**Saved data entries**
──────
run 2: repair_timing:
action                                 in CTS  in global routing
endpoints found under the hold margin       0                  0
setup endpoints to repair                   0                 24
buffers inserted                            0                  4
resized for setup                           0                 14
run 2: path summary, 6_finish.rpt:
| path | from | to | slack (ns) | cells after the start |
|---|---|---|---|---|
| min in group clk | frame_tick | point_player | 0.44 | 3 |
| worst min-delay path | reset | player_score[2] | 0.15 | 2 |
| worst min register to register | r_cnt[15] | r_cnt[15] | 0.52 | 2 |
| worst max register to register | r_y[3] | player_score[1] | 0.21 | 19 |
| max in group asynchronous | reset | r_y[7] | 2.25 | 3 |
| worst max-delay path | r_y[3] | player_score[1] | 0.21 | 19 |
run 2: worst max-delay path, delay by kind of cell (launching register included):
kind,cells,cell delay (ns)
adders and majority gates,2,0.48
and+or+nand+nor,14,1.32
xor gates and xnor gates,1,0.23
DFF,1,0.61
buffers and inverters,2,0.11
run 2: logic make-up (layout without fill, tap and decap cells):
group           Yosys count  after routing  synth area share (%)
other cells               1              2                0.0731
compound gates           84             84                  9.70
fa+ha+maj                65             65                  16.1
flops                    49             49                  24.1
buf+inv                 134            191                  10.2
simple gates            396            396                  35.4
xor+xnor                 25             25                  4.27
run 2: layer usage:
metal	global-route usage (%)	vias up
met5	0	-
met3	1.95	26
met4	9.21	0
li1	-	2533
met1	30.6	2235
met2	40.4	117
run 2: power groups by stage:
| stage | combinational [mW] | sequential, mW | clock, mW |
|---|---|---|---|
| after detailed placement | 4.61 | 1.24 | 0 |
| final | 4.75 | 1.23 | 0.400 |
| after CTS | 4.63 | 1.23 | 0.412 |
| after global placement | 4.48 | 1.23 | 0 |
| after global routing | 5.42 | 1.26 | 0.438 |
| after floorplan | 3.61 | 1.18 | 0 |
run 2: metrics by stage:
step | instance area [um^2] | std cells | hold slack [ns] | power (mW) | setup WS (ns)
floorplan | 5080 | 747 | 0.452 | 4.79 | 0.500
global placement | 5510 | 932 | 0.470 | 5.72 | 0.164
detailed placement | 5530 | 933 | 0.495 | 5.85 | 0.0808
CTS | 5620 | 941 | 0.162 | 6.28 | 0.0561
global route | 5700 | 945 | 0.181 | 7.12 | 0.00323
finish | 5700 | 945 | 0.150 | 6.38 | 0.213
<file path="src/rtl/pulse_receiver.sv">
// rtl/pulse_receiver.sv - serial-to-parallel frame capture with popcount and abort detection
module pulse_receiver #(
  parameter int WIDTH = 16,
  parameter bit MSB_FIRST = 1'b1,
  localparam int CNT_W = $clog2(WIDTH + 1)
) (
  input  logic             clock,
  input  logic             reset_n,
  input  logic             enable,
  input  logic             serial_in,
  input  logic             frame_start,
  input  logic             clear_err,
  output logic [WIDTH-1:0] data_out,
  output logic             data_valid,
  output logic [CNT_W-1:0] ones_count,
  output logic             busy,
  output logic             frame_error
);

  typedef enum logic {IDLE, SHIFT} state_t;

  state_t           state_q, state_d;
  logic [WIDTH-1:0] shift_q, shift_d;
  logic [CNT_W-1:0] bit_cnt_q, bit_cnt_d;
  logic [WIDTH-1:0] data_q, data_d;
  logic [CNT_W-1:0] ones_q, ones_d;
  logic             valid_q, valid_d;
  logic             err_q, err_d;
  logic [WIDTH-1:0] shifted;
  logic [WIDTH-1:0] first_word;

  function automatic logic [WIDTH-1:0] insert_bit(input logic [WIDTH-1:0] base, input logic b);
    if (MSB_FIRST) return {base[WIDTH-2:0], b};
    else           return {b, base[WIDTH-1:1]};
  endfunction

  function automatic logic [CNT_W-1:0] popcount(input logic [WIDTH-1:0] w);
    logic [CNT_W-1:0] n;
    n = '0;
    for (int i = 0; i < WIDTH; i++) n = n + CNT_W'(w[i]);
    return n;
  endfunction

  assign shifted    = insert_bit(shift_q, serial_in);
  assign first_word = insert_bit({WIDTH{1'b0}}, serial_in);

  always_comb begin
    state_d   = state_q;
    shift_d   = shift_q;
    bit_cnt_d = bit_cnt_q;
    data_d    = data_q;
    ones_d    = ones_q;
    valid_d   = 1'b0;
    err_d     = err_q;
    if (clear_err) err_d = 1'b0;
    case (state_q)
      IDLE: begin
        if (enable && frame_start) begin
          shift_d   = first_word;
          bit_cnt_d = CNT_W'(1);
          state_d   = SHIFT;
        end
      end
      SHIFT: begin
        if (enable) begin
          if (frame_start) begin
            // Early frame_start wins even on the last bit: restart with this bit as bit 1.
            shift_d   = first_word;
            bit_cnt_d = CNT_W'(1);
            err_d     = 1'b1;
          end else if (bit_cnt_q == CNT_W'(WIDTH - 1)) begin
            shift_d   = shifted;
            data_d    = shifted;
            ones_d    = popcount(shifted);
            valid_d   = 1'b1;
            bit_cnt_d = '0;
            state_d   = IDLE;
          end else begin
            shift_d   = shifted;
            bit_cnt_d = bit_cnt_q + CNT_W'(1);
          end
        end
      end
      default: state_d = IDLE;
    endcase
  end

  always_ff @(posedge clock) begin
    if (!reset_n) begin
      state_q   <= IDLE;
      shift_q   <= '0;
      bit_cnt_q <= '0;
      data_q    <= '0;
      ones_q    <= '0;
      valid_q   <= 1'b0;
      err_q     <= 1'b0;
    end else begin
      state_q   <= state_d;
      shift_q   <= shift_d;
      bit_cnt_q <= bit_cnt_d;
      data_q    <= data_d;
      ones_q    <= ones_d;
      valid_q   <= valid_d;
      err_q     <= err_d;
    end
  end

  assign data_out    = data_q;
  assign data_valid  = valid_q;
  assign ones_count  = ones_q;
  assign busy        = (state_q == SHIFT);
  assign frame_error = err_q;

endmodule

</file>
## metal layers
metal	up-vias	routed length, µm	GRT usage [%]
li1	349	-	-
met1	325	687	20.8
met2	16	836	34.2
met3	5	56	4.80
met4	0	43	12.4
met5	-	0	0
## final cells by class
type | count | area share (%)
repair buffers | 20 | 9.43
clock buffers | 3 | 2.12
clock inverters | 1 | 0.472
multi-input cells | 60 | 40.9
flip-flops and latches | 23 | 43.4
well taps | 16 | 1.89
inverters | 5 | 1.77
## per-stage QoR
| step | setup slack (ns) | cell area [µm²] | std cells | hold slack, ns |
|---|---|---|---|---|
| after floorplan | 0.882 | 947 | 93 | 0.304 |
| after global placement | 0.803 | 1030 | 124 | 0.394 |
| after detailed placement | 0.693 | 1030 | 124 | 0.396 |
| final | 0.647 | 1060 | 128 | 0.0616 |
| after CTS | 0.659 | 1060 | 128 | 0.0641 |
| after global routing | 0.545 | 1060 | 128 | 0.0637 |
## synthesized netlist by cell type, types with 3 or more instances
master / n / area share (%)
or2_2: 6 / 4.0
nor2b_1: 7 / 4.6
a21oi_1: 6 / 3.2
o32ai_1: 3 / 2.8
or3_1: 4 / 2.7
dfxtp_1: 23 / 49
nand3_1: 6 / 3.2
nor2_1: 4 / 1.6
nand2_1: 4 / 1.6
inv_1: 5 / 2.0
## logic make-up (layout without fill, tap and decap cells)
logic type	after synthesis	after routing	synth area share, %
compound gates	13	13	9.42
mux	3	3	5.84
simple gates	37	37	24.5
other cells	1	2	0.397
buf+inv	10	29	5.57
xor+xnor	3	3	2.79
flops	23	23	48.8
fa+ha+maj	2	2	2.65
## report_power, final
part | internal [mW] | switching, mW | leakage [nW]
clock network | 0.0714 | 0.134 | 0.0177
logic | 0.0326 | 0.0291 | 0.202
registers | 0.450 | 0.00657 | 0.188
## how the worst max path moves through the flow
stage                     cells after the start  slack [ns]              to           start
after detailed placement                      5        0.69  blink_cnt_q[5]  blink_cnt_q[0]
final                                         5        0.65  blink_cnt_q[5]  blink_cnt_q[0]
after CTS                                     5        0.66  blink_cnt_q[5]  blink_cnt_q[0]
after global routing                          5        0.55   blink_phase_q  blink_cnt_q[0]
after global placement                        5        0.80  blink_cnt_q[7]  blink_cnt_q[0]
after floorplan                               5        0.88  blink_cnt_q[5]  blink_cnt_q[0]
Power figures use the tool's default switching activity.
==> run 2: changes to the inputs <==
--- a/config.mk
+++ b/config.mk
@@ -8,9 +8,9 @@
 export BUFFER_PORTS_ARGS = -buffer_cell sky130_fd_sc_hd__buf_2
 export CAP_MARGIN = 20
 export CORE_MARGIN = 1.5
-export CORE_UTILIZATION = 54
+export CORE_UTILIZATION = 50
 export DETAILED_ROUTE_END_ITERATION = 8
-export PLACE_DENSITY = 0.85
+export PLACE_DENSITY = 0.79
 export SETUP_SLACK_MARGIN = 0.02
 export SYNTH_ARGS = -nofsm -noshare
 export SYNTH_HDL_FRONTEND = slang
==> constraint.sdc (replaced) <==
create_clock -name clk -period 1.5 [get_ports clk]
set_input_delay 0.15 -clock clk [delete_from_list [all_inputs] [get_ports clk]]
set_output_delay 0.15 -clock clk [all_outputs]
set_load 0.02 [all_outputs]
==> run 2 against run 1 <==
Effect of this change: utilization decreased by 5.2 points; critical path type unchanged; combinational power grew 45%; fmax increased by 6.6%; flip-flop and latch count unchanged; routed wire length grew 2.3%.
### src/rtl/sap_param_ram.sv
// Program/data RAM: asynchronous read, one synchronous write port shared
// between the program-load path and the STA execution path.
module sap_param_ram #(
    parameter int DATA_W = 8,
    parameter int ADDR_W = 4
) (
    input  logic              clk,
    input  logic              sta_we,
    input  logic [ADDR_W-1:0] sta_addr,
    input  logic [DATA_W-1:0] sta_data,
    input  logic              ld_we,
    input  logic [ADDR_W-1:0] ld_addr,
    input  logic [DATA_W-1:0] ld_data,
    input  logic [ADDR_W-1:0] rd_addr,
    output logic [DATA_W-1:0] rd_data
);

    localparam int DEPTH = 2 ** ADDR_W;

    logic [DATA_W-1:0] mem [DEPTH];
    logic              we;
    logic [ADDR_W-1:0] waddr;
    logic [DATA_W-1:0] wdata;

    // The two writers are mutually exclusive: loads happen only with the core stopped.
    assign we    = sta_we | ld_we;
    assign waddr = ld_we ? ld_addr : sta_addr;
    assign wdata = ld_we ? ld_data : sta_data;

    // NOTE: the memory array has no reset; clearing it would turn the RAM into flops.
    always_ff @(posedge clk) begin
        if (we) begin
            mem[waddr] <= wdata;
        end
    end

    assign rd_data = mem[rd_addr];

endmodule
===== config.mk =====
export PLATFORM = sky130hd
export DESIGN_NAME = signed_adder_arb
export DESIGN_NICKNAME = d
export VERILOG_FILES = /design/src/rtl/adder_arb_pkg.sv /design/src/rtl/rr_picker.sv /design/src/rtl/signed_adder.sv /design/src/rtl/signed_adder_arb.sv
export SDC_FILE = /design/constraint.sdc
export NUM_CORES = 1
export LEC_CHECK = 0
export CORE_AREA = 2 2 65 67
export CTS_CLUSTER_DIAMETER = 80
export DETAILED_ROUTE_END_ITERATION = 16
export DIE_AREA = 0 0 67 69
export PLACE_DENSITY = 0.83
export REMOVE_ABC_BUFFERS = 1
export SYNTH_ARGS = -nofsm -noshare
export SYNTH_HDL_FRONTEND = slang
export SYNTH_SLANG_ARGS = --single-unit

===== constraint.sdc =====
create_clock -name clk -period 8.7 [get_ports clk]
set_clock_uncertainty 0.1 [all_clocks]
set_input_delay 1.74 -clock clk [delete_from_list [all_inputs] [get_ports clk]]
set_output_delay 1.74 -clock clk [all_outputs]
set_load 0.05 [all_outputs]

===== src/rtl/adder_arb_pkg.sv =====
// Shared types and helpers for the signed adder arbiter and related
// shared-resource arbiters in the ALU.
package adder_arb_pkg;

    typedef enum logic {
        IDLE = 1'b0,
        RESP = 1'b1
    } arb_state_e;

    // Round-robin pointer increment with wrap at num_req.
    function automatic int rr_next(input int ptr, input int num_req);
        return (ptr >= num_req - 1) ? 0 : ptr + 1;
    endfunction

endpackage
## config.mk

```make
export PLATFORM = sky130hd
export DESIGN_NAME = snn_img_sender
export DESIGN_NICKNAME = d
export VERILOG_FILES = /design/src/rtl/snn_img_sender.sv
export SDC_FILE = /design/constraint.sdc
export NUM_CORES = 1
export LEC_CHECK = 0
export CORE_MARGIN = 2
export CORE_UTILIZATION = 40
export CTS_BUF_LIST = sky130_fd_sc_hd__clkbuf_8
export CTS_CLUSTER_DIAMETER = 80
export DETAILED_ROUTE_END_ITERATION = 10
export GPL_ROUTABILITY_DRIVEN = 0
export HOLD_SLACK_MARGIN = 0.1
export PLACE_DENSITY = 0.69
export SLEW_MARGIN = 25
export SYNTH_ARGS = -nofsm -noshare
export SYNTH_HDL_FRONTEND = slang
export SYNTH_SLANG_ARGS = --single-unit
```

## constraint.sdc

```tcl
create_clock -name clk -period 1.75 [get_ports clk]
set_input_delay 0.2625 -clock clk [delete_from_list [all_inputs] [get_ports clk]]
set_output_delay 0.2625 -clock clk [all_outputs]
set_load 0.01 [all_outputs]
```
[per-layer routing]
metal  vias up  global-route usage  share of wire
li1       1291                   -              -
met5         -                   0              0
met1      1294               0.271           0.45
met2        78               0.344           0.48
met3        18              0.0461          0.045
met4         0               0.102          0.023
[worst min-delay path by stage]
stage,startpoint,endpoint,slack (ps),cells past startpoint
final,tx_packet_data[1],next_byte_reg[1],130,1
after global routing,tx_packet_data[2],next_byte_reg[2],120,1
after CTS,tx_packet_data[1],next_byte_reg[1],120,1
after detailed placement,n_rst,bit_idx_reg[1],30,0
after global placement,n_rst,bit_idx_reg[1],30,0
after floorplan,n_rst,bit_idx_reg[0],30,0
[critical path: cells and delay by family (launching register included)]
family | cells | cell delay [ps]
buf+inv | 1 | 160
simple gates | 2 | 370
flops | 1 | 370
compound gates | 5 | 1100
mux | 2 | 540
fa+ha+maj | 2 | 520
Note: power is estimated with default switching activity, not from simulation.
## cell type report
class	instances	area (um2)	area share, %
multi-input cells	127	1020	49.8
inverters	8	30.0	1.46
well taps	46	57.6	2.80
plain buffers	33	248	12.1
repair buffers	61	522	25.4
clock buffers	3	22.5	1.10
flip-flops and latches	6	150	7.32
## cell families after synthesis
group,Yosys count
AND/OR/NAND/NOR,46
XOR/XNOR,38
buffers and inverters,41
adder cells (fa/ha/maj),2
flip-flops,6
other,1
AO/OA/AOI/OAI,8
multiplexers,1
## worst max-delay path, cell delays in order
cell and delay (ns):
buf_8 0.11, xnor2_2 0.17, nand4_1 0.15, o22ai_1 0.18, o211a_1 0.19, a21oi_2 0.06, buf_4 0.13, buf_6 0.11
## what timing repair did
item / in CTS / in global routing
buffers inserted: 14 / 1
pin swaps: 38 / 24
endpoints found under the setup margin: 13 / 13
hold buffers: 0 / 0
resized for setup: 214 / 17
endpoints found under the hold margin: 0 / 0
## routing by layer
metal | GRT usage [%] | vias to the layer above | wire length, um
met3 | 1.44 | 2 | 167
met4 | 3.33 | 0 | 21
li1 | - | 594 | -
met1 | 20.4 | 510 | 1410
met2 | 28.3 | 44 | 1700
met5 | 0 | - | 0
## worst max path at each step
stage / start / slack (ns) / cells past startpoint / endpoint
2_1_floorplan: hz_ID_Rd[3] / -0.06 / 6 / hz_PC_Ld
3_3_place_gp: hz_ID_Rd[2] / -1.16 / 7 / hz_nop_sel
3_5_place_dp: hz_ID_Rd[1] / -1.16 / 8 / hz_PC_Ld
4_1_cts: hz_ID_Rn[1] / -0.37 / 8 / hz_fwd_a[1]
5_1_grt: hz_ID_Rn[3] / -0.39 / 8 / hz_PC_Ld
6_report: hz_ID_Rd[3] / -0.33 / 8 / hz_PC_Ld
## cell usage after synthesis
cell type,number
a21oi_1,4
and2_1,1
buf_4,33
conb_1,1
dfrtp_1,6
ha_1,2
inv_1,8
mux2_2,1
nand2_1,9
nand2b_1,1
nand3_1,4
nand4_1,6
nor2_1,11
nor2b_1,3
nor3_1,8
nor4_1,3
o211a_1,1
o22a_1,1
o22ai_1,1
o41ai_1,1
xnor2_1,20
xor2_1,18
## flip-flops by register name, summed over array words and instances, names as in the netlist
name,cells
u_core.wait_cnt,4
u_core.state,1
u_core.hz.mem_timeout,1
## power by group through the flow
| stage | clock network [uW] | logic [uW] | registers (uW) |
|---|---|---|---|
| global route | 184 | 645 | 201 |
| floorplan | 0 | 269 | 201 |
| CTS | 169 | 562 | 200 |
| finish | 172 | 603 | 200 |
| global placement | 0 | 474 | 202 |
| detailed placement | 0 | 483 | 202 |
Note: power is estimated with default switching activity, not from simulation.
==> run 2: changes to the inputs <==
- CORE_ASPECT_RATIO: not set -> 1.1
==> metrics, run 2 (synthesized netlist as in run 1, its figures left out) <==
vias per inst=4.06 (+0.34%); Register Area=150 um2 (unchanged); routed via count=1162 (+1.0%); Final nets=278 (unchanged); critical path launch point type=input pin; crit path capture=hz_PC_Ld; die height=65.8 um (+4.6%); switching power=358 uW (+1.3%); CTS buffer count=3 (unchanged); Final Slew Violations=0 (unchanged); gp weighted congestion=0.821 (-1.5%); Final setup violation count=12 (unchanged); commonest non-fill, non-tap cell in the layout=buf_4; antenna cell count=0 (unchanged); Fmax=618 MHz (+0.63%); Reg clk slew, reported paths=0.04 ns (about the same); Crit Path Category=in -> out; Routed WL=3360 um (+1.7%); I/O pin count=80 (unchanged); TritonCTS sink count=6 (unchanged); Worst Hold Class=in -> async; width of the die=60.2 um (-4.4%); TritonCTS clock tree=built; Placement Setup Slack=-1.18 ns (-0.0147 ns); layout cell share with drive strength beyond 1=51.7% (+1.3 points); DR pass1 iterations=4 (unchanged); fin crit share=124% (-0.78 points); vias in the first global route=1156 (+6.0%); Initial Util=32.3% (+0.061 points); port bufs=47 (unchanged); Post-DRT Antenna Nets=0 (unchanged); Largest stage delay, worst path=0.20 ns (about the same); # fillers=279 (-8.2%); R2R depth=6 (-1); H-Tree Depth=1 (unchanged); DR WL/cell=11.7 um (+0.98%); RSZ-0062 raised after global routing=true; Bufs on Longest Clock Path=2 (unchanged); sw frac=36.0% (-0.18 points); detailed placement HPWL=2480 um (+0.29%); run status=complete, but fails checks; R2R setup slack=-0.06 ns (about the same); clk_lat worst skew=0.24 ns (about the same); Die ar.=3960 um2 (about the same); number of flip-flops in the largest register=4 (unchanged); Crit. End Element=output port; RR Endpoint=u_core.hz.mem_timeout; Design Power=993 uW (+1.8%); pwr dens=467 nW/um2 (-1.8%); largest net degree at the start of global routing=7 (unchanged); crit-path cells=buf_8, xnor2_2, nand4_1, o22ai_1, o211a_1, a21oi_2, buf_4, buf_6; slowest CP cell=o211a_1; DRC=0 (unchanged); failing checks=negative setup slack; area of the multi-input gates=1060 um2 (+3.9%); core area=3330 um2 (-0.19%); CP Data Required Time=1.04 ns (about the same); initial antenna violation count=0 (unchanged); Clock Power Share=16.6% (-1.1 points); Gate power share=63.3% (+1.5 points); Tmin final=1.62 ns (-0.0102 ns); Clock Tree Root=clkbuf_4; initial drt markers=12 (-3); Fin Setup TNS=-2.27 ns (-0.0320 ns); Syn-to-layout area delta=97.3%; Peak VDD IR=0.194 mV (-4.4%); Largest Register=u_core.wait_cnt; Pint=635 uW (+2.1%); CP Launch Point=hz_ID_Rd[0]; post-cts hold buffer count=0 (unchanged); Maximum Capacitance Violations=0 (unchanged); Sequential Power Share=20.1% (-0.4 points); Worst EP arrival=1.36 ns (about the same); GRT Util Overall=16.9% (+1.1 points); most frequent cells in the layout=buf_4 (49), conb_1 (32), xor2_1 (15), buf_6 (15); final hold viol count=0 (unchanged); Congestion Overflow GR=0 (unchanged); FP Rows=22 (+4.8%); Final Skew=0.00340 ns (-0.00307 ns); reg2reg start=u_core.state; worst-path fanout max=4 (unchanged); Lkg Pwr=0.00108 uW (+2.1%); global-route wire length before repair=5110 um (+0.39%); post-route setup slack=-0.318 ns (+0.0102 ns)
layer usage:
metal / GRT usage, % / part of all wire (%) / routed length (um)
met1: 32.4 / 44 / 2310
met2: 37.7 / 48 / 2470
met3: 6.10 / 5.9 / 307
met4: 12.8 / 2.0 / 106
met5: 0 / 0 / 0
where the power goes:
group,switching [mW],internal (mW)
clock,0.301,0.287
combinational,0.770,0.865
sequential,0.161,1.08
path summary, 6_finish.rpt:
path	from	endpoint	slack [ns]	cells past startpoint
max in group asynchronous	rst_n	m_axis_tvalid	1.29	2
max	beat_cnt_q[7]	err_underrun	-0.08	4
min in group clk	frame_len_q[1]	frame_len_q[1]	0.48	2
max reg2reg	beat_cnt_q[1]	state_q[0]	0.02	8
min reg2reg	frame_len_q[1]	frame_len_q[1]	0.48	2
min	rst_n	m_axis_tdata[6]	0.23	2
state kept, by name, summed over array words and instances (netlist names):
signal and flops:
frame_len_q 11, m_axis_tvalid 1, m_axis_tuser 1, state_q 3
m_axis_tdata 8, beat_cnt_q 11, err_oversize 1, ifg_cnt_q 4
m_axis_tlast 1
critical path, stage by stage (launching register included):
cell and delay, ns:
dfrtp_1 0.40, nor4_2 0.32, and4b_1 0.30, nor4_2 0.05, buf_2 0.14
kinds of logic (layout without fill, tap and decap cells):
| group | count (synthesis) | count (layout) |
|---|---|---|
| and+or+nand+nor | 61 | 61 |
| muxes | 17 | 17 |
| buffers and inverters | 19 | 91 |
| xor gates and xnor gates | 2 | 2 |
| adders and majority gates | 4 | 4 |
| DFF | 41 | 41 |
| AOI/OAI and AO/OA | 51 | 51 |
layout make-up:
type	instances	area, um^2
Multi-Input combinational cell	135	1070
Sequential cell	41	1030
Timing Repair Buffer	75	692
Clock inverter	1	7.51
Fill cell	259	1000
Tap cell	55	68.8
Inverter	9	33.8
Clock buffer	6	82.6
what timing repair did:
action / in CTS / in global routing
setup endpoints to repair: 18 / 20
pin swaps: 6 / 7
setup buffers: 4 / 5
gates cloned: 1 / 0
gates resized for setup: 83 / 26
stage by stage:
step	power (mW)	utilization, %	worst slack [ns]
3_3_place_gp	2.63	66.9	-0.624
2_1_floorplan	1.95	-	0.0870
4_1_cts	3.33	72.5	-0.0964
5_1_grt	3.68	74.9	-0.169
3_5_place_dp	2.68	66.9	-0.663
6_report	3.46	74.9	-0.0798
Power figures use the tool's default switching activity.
──────
**WHAT THE TASK ASKS**
Above are the entries. Quote exactly the lines from the one bearing "run 2: power" through the one bearing "step | instance".

**EXERCISE OUTPUT**
run 2: power groups by stage:
| stage | combinational [mW] | sequential, mW | clock, mW |
|---|---|---|---|
| after detailed placement | 4.61 | 1.24 | 0 |
| final | 4.75 | 1.23 | 0.400 |
| after CTS | 4.63 | 1.23 | 0.412 |
| after global placement | 4.48 | 1.23 | 0 |
| after global routing | 5.42 | 1.26 | 0.438 |
| after floorplan | 3.61 | 1.18 | 0 |
run 2: metrics by stage:
step | instance area [um^2] | std cells | hold slack [ns] | power (mW) | setup WS (ns)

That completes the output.